Converting Bayer Images

You can use the ReturnedColorSpace and BayerSensorAlignment properties to control Bayer demosaicing.

If your camera uses Bayer filtering, the toolbox supports the Bayer pattern and can return color if desired. By setting the ReturnedColorSpace property to 'bayer', the Image Acquisition Toolbox™ software will demosaic Bayer patterns returned by the hardware. This color space setting will interpolate Bayer pattern encoded images into standard RGB images.

In order to perform the demosaicing, the toolbox needs to know the pixel alignment of the sensor. This is the order of the red, green, and blue sensors and is normally specified by describing the four pixels in the upper-left corner of the sensor. It is the band sensitivity alignment of the pixels as interpreted by the camera's internal hardware. You must get this information from the camera's documentation and then specify the value for the alignment.

If your camera can return Bayer data, the toolbox can automatically convert it to RGB data for you, or you can specify it to do so. The following two examples illustrate both use cases.

Manual Conversion

The camera in this example has a Bayer sensor. The GigE Vision™ standard allows cameras to inform applications that the data is Bayer encoded and provides enough information for the application to convert the Bayer pattern into a color image. In this case the toolbox automatically converts the Bayer pattern into an RGB image.
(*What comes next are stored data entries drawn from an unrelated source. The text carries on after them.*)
`src/board_pkg.sv`:
```
// Board subsystem package with bus widths, address map, register indices and types.
package board_pkg;

    // Bus widths.
    localparam int WORD_BITS      = 32;
    localparam int WADDR_BITS     = 18;
    localparam int SRAM_ADDR_BITS = 19;

    // Word address bit that selects the peripheral region.
    localparam int PERI_SEL_BIT = WADDR_BITS - 1;

    typedef logic [WORD_BITS-1:0]      word_t;
    typedef logic [WORD_BITS/8-1:0]    mask_t;
    typedef logic [WADDR_BITS-1:0]     waddr_t;
    typedef logic [SRAM_ADDR_BITS-1:0] sram_addr_t;
    typedef logic [7:0]                sram_byte_t;

    // External SRAM size in bytes, as reported by the size register.
    localparam word_t SRAM_SIZE = word_t'(1) << SRAM_ADDR_BITS;

    // Peripheral register indices, from word address bits 1:0.
    localparam logic [1:0] REG_SIZE     = 2'd0;
    localparam logic [1:0] REG_GPIO_OUT = 2'd1;
    localparam logic [1:0] REG_GPIO_IN  = 2'd2;
    localparam logic [1:0] REG_PWR      = 2'd3;

    // Read data seen by the master while the system is shut down.
    localparam word_t BUS_IDLE_DATA = '1;

    // SRAM controller states.
    typedef enum logic [1:0] {
        IDLE,
        SETUP,
        STROBE,
        DONE
    } sram_state_t;

endpackage

```
`src/mem_bus_if.sv`:
```
// Word-wide memory bus with request strobes, byte mask and ready handshake.
`timescale 1ns/1ns

interface mem_bus_if;
    import board_pkg::*;

    // Request, held by the master until ready.
    logic   re;
    logic   we;
    waddr_t addr;
    word_t  wdata;
    mask_t  wmask;

    // Response, rdata valid while ready is high.
    logic   ready;
    word_t  rdata;

    modport master (
        output re, we, addr, wdata, wmask,
        input  ready, rdata
    );

    modport slave (
        input  re, we, addr, wdata, wmask,
        output ready, rdata
    );

endinterface

```
`src/periph_regs.sv`:
```
// Peripheral registers for extmem size, GPIO and power control.
`timescale 1ns/1ns

module periph_regs (
    input  logic clk,
    input  logic rst,
    mem_bus_if.slave bus,
    input  logic btn_level,
    output board_pkg::word_t gpio_out,
    output logic shdn_req,
    output logic rst_req
);
    import board_pkg::*;

    logic [1:0] idx;
    logic       wr_gpio;
    logic       wr_pwr;
    word_t      gpio_in;

    assign idx = bus.addr[1:0];

    // Zero wait states.
    assign bus.ready = bus.re || bus.we;

    assign wr_gpio = bus.we && (idx == REG_GPIO_OUT);
    assign wr_pwr  = bus.we && (idx == REG_PWR);

    // Button level shows up in place of output bit 3.
    assign gpio_in = {gpio_out[31:4], btn_level, gpio_out[2:0]};

    always_comb begin
        case (idx)
            REG_SIZE:     bus.rdata = SRAM_SIZE;
            REG_GPIO_OUT: bus.rdata = gpio_out;
            REG_GPIO_IN:  bus.rdata = gpio_in;
            default:      bus.rdata = '0;
        endcase
    end

    // Power requests last only for the write cycle.
    assign shdn_req = wr_pwr && bus.wdata[0];
    assign rst_req  = wr_pwr && bus.wdata[1];

    always_ff @(posedge clk) begin
        if (rst) begin
            gpio_out <= '0;
        end else if (wr_gpio) begin
            for (int b = 0; b < 4; b++) begin
                if (bus.wmask[b]) begin
                    gpio_out[b*8 +: 8] <= bus.wdata[b*8 +: 8];
                end
            end
        end
    end

endmodule

```
`src/flat_wrapper.sv`:
```
// flat-port wrapper written by rule: the top's interface ports become plain ports
module periph_regs_flat import board_pkg::*;
  (clk, rst, btn_level, gpio_out, shdn_req, rst_req, bus_re, bus_we, bus_addr, bus_wdata, bus_wmask, bus_ready, bus_rdata);
  mem_bus_if bus_i ();
  input  logic clk;
  input  logic rst;
  input  logic btn_level;
  output board_pkg::word_t gpio_out;
  output logic shdn_req;
  output logic rst_req;
  input wire logic [$bits(bus_i.re)-1:0] bus_re;
  input wire logic [$bits(bus_i.we)-1:0] bus_we;
  input wire logic [$bits(bus_i.addr)-1:0] bus_addr;
  input wire logic [$bits(bus_i.wdata)-1:0] bus_wdata;
  input wire logic [$bits(bus_i.wmask)-1:0] bus_wmask;
  output wire logic [$bits(bus_i.ready)-1:0] bus_ready;
  output wire logic [$bits(bus_i.rdata)-1:0] bus_rdata;
  assign bus_i.re = bus_re;
  assign bus_i.we = bus_we;
  assign bus_i.addr = bus_addr;
  assign bus_i.wdata = bus_wdata;
  assign bus_i.wmask = bus_wmask;
  assign bus_ready = bus_i.ready;
  assign bus_rdata = bus_i.rdata;
  periph_regs u_core (.clk(clk), .rst(rst), .bus(bus_i), .btn_level(btn_level), .gpio_out(gpio_out), .shdn_req(shdn_req), .rst_req(rst_req));
endmodule
```
`config.mk`:
```
export PLATFORM = sky130hd
export DESIGN_NAME = periph_regs_flat
export DESIGN_NICKNAME = d
export VERILOG_FILES = /design/src/board_pkg.sv /design/src/mem_bus_if.sv /design/src/periph_regs.sv /design/src/flat_wrapper.sv
export SDC_FILE = /design/constraint.sdc
export NUM_CORES = 1
export LEC_CHECK = 0
export ABC_AREA = 1
export BUFFER_PORTS_ARGS = -buffer_cell sky130_fd_sc_hd__buf_2
export CAP_MARGIN = 25
export CORE_UTILIZATION = 38
export DETAILED_ROUTE_END_ITERATION = 10
export PLACE_DENSITY_LB_ADDON = 0.3
export SLEW_MARGIN = 10
export SYNTH_ARGS = -nofsm -noshare
export SYNTH_HDL_FRONTEND = slang
export SYNTH_SLANG_ARGS = --single-unit
```
`constraint.sdc`:
```
create_clock -name clk -period 1.1 [get_ports clk]
set_input_delay 0.11 -clock clk [delete_from_list [all_inputs] [get_ports clk]]
set_output_delay 0.11 -clock clk [all_outputs]
set_load 0.02 [all_outputs]
```
==> impl_metrics.env, run 1 <==
export IMPL_grt_max_degree=33
export IMPL_endpoint_kind="output port"
export IMPL_synth_top_cell_area_share_pct=42.9
export IMPL_worstPathArrival_ns=0.99
export IMPL_ios=126
export IMPL_period_share_pct=99.6
export IMPL_cp_required_ns=0.99
export IMPL_p_leak_nw=1.50
export IMPL_p_clk_share_pct=35.1
export IMPL_clk_latency_ns=0.27
export IMPL_fmax_mhz=913
export IMPL_largest_reg_flops=32
export IMPL_antenna_found_initial=0
export IMPL_tightest_slew_ns=0.182
export IMPL_avgSynthCellArea_um2=5.95
export IMPL_synth_most_common_cell="nor2_1"
export IMPL_final_cell_area_mm2=0.00235
export IMPL_seq_area_frac_synth_pct=42.9
export IMPL_num_antenna_cells=0
export IMPL_setup_tns_ns=0
export IMPL_hold_class="input pin to register"
export IMPL_finalSetupViolCount=0
export IMPL_root_buffer="clkbuf_8"
export IMPL_netlist_instances=251
export IMPL_crit_type="register to output port"
export IMPL_grt_usage_pct=18.9
export IMPL_drv_slew=0
export IMPL_reg_largest_list="u_core.gpio_out (32)"
export IMPL_timing_rr_end="u_core.gpio_out[3]"
export IMPL_hold_end="u_core.gpio_out[16]"
export IMPL_synth_edf_count=0
export IMPL_initialDrtViolationCount=66
export IMPL_final_layout_size_suffix_gt1_share_pct=36.9
export IMPL_regMostFlops="u_core.gpio_out"
export IMPL_switchingPower_uw=688
export IMPL_synthDistinctLibCells=11
export IMPL_ys_ff_latch=32
export IMPL_ys_warn_count=0
export IMPL_grt_overflow_total=0
export IMPL_gp_congestion=0.732
export IMPL_skew_ns=0
export IMPL_swShare_pct=25.9
export IMPL_die_h_um=64.7
export IMPL_syn_area_mm2=0.00149
export IMPL_start_util_pct=40.2
export IMPL_rrSetupSlack_ns=0.39
export IMPL_clk_path_buf_depth=2
export IMPL_syn_to_final_growth_pct=57.4
export IMPL_rr_worst_depth=5
export IMPL_drv_cap=0
export IMPL_core_mm2=0.00372
export IMPL_ant_nets=0
export IMPL_hold_start="bus_wdata[16]"
export IMPL_final_hold_viol_count=0
export IMPL_numCtsBuffers=5
export IMPL_cts_tree="yes"
export IMPL_synth_top_cells_by_count="nor2_1, nand2_1, inv_1"
export IMPL_die_width_um=64.7
export IMPL_power_frac_comb_pct=19.0
export IMPL_seq_power_share_pct=46.0
export IMPL_startpoint_type="register"
export IMPL_vias_per_cell=4.24
export IMPL_die_area_mm2=0.00419
export IMPL_htree_levels=2
export IMPL_vias=1770
export IMPL_p_int_mw=1.97
export IMPL_wire_per_inst_um=9.19
export IMPL_routed_wl_um=3830
export IMPL_peakVddDrop_mv=0.744
export IMPL_rsz0062_at_grt="true"
export IMPL_nets=428
export IMPL_dpl_cell_area_mm2=0.00222
export IMPL_slew_limit_headroom_pct=87.8
export IMPL_synthArstFlopShare_pct=0
export IMPL_cp_max_fo=2
export IMPL_post_route_drc_count=0
export IMPL_io_buffers=109
export IMPL_dr_pass1_iters=4
export IMPL_reg2reg_from="u_core.gpio_out[3]"
export IMPL_status="completed"
export IMPL_grt_pass1_wl_um=6240
export IMPL_power_density_mw_per_mm2=1130
export IMPL_synth_top_flop_cell="dfxtp_1"
export IMPL_min_path_cells=3
export IMPL_clk_pin_slew_worst_paths_ns=0.06
export IMPL_syn_nets=310
export IMPL_cts_sinks=32
export IMPL_netlist_top_cells_area="dfxtp_1, nor2_1, nand2_1"
export IMPL_dp_hpwl_um=2850
export IMPL_grt_pass1_vias=1557
export IMPL_synth_largest_area_cell="dfxtp_1"
export IMPL_fin_crit_ns=1.10
export IMPL_rows=22
## per-stage QoR
step                      setup slack (ns)  utilization [%]  instances  hold WS (ns)  power, mW
after floorplan                     0.0657                -        251         0.245       1.51
after global placement              0.0679             59.6        409         0.331       1.74
after detailed placement            0.0589             59.6        409         0.338       1.74
after CTS                         -0.00645             62.5        417        0.0490       2.69
after global routing               -0.0466             63.3        417        0.0538       2.80
final                              0.00452             63.3        417        0.0577       2.66
## layout make-up
class | count | area (µm²)
flip-flops and latches | 32 | 644
multi-input cells | 172 | 678
fillers | 352 | 1370
inverters | 37 | 139
repair buffers | 121 | 733
well taps | 48 | 60.1
clock buffers | 7 | 96.3
## repair_timing
item / in CTS / in global routing
pin swaps: 1 / 1
gates resized for setup: 3 / 12
setup endpoints to repair: 1 / 11
setup buffers: 1 / 0
hold buffers: 0 / 0
cloned: 0 / 0
## logic make-up (layout without fill, tap and decap cells)
kind of cell           Yosys count  after routing  synth area share (%)
AND/OR/NAND/NOR                170            170                  43.7
buffers and inverters           47            165                  12.4
flip-flops                      32             32                  42.9
AO/OA/AOI/OAI                    2              2                  1.01
## how the worst max path moves through the flow
stage	start	to	slack [ns]
after global routing	u_core.gpio_out[3]	bus_rdata[3]	-0.05
after detailed placement	bus_addr[1]	bus_rdata[30]	0.06
final	u_core.gpio_out[3]	bus_rdata[3]	0.005
after global placement	bus_addr[1]	bus_rdata[30]	0.07
after CTS	u_core.gpio_out[3]	bus_rdata[3]	-0.006
after floorplan	u_core.gpio_out[3]	bus_rdata[3]	0.07
## placed cells by master, fill, tap and decap left out
cell        n
buf_2     100
nor2_1     95
nand2_1    66
inv_1      36
dfxtp_1    29
buf_4      15
clkbuf_8    7
buf_12      6
nand4_1     4
dfxtp_2     3
nand3_1     2
nand2_2     1
a21boi_1    1
nor2_2      1
inv_2       1
o31ai_2     1
or2_2       1
## routing by layer
layer  global-route usage, %  share of wire, %  up-vias
li1                        -                 -      957
met1                    21.9                44      750
met2                    33.7                49       59
met3                    4.40               5.7        4
met4                    6.67               1.0        0
met5                       0                 0        -
## critical path: stages, from the launching register on
cell and delay, ns:
dfxtp_2 0.33, inv_2 0.04, o31ai_2 0.17, buf_4 0.17
## power groups by stage
stage	clock network (mW)	registers [mW]	logic, mW
2_1_floorplan	0	1.30	0.209
3_3_place_gp	0	1.24	0.494
3_5_place_dp	0	1.25	0.498
4_1_cts	0.968	1.22	0.503
5_1_grt	1.01	1.23	0.561
6_report	0.932	1.22	0.504
No activity file was read; power rests on OpenSTA's default activity.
  1. Create a video object vid using the GigE Vision adaptor and the designated video format.

    vid = videoinput('gige', 1, 'BayerGB8_640x480');
  2. View the default color space used for the data.

    vid.ReturnedColorSpace
    
    ans = 
    
    rgb
  3. Create a one-frame image img using the getsnapshot function.
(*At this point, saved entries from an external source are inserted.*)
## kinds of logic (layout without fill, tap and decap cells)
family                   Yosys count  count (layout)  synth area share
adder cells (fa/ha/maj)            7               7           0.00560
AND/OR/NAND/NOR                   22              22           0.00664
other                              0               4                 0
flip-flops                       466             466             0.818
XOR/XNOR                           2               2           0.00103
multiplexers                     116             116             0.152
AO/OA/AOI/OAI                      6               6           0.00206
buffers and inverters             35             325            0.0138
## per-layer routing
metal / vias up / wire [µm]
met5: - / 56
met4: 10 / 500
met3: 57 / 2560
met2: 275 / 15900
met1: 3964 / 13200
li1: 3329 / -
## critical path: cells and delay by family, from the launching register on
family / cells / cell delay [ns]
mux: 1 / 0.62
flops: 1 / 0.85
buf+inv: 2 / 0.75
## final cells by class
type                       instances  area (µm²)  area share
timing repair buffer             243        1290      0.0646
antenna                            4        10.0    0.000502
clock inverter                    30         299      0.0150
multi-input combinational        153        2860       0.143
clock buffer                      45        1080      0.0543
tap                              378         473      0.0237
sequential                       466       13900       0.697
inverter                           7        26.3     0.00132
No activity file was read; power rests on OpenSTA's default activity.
    img = getsnapshot(vid);
  4. View the size of the acquired image.

    size(img)
    
    ans = 
    
    480  640  3 
  5. Sometimes you might not want the toolbox to automatically convert the Bayer pattern into a color image. For example, there are a number of different algorithms to convert from a Bayer pattern into an RGB image and you might wish to specify a different one than the toolbox uses or you might want to further process the raw data before converting it into a color image.

    % Set the color space to grayscale.
    vid.ReturnedColorSpace = 'grayscale';
    
    % Acquire another image frame.
    img = getsnapshot(vid);
    
    % Now check the size of the new frame acquired using grayscale.
    size(img)
    
    ans = 
    
    480  640 

    Notice how the size changed from the rgb image to the grayscale image by comparing the size output in steps 4 and 5.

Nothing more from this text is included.